Exam Pass Notes

Key Takeaways
- Level 3 safeguarding for clinical pharmacy requires judgement as well as recognition: set thresholds, form a clear risk view, share information lawfully, and record actions so they are defensible.
- Children and young people may show concern through patterns of care, cumulative harm, or professional unease rather than a single disclosure.
- The child's voice must remain central, even when adults dominate the consultation or communication is difficult.
- You do not need proof to act, but you must record clearly, escalate promptly, and understand your role boundaries.

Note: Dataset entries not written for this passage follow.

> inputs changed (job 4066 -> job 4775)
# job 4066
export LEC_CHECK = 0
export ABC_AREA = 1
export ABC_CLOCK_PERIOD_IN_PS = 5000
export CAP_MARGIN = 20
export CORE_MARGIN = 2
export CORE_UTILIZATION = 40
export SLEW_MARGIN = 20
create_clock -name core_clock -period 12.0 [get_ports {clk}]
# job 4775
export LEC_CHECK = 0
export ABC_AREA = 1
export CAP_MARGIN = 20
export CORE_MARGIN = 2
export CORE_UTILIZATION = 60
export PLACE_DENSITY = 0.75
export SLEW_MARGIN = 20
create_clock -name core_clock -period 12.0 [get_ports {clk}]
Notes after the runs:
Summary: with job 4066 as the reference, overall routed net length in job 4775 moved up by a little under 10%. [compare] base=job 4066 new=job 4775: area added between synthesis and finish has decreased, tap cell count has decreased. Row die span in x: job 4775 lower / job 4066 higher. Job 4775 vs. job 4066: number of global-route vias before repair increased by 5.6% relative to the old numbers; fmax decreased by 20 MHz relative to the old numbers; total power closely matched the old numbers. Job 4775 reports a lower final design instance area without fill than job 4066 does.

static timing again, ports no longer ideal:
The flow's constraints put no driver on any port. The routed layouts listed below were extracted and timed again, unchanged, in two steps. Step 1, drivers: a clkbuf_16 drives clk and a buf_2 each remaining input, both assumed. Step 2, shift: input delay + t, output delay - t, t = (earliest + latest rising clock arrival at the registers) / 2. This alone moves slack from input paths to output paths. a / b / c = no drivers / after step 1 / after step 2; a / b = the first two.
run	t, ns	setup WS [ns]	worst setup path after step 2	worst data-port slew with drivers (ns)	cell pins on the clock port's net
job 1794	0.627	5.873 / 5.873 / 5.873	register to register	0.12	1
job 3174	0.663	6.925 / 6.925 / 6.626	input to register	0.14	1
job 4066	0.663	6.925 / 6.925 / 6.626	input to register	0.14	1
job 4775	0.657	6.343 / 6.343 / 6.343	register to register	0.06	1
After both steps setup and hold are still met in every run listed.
From an optimization exercise on the open Yosys and OpenROAD flow, aimed at small area and a short achievable clock period; shortcuts taken in it are not production practice.
Where RTL was checked, it was by simulation tests only, not by an equivalence proof against the original.
The RTL of run 1 was laid out without a check of its function.
Power figures rest on the tool's default switching activity, not on a simulated workload.

==> flow/design.v (outline; a module is shown in full before it is edited, if it fits) <==
// module hwpe_stream_fifo: 51 lines
// module hwpe_shift_fifo: 51 lines
// module hwpe_ctrl_decode: 99 lines
// module hwpe_mac_engine: 780 lines
// module hwpe_result_unit: 55 lines
// module cluster_hwpe_tile: 114 lines
module cluster_hwpe_tile #(
  parameter int unsigned OpndDepth = 4,
  parameter int unsigned ResDepth  = 4
) (
  input  logic                               clk_i,
  input  logic                               rst_n_i,
  input  logic                               wb_cyc_i,
  input  logic                               wb_stb_i,
  input  logic                               wb_we_i,
  input  logic [tile_cfg_pkg::WB_ADDR_W-1:0] wb_adr_i,
  input  logic [tile_cfg_pkg::WB_DATA_W-1:0] wb_dat_i,
  output logic [tile_cfg_pkg::WB_DATA_W-1:0] wb_dat_o,
  output logic                               wb_ack_o,
  output logic                               wb_err_o,
  output logic                               evt_o
);
  // ...
==> flow/flow/run.sh <==
#!/bin/bash
# Standard synthesis, then the standard layout with a tighter setup
# target for repair_timing (the clock and constraints are unchanged).
set -euo pipefail
MARGIN=${MARGIN:-7}
bash standard.sh synth > synth.log 2>&1
bash standard.sh SETUP_SLACK_MARGIN=$MARGIN "BUFFER_PORTS_ARGS=-buffer_cell sky130_fd_sc_hd__buf_2" finish > layout.log 2>&1
==> flow/standard.sh <==
#!/bin/bash
# synth_recipe.tcl (not shown) runs the flow's synth.tcl, then flattens the netlist and writes it again
# the make line also repeats each setting of config.mk as NAME=value (left out here)
make -C /OpenROAD-flow-scripts/flow DESIGN_CONFIG=/design/flow/config.mk WORK_HOME=/design/flow/orfs CLKGATE_MAP_FILE= SYNTH_SCRIPT=/design/flow/synth_recipe.tcl "${@:-finish}"
==> flow/config.mk <==
export PLATFORM = sky130hd
export DESIGN_NAME = cluster_hwpe_tile
export DESIGN_NICKNAME = cluster_hwpe_tile
export VERILOG_FILES = /design/flow/design.v
export SDC_FILE = /design/flow/constraint.sdc
export NUM_CORES = 4
export LEC_CHECK = 0
export ABC_CLOCK_PERIOD_IN_PS = 3500
export CAP_MARGIN = 20
export CORE_MARGIN = 2
export CORE_UTILIZATION = 40
export SLEW_MARGIN = 20
==> flow/constraint.sdc <==
create_clock -name core_clock -period 10.0 [get_ports {clk_i}]
set_input_delay 2.0000 -clock core_clock [delete_from_list [all_inputs] [get_ports {clk_i}]]
set_output_delay 2.0000 -clock core_clock [all_outputs]
set_load 0.01 [all_outputs]
==> results.txt, run 1 <==
Critical Path Start Type=register; global-route met3 utilization=2.79%; multi-input gate share of total cell area=39.3%; Hold Path Origin=i_decode.ctrl_q[31]; WP depth=12; status=finished clean; crit-path max cell delay=about 0.56 ns; clock latency (worst-skew pair)=between 0.6 and 0.7 ns; deepest clock path buffer count=3; Critical Path Start=i_opnd_fifo.mem_q[0][8]; metal2 WL=about 32 mm; placed cells=2922; mux contribution to synthesized area=6.45%; Clock Power=2.08 mW; final core utilization=between 40 and 50%; final setup fails=0; CTS H-tree lvls=2; Slew Limit Headroom=about 38%; Die H=262 um; Yosys reg bits=496; Worst R2R Path Depth=12; TritonCTS clock tree=yes; # IOs=104; Combinational Power Share=33.2%; CP max stage cell=fa_2; clkbuf count=69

- Local arrangements differ across the UK, so follow your national and organisational safeguarding procedures.
Level 3 Clinical Safeguarding Practice
- Professional curiosity: Notice inconsistent accounts, changing explanations, controlling behaviour, patterns of concern and clinical unease.
- Risk formulation: Identify what increases vulnerability, what may be protective, and where harm is likely to occur.
- Thresholds: Distinguish emerging concern, need for coordinated support, child protection concern, and immediate danger requiring urgent action.
- Role boundaries: Contribute clearly and confidently but do not conduct abuse investigations, undertake forensic work, or promise secrecy.
- Professional challenge: If responses minimise risk or feel inadequate, escalate through the correct channels and document your concerns.
Children, Context, and Higher-Risk Situations
- Development matters: Account for age, developmental stage, disability, trauma, communication needs and neurodivergence when interpreting behaviour and risk.
- Parental and household factors: Domestic abuse, coercive control, parental mental ill-health, substance misuse, household instability and disguised compliance increase safeguarding risk.
- High-risk themes: Abuse, neglect, exploitation, online harm, fabricated or induced illness, trafficking, radicalisation, FGM, forced marriage and honour-based abuse require heightened attention.
- Extra-familial harm: Significant risk can arise from peer groups, relationships, neighbourhoods, transport routes, placements or online spaces as well as the family home.
- Transitions and instability: Children in care, care leavers, missing children and young people moving to adult services are at risk of fragmented care and missed signals.
Responding, Recording, and Sharing
- Prioritise immediate safety: can the child be moved to safety, and is urgent action required now?
- Listen calmly, avoid leading questions and record the child's words as accurately as possible.
- Note what you observed, what you were told, what you checked and what you did; separate fact from professional opinion.
- Share information lawfully and proportionately to protect the child, even if consent is withheld or cannot safely be sought.
- Use chronologies, clear summaries and relevant medicines-related evidence to show patterns and changing risk over time.
Clinical Pharmacy Contribution
- Medicines evidence matters: Late prescription collections, missed monitoring, repeated urgent-care presentations and unsafe discharge plans can indicate safeguarding concern.
- Multi-agency contribution: Clinical pharmacy staff can provide medicine-focused evidence to safeguarding leads, paediatrics, social care and child protection processes.
- Pre-birth risk: Treatment instability, poor engagement, domestic abuse, substance misuse and concealed pregnancy can shape pre-birth safeguarding concern.
- Reflective practice: Harm is often missed when information stays fragmented or when professionals assume others hold the full picture.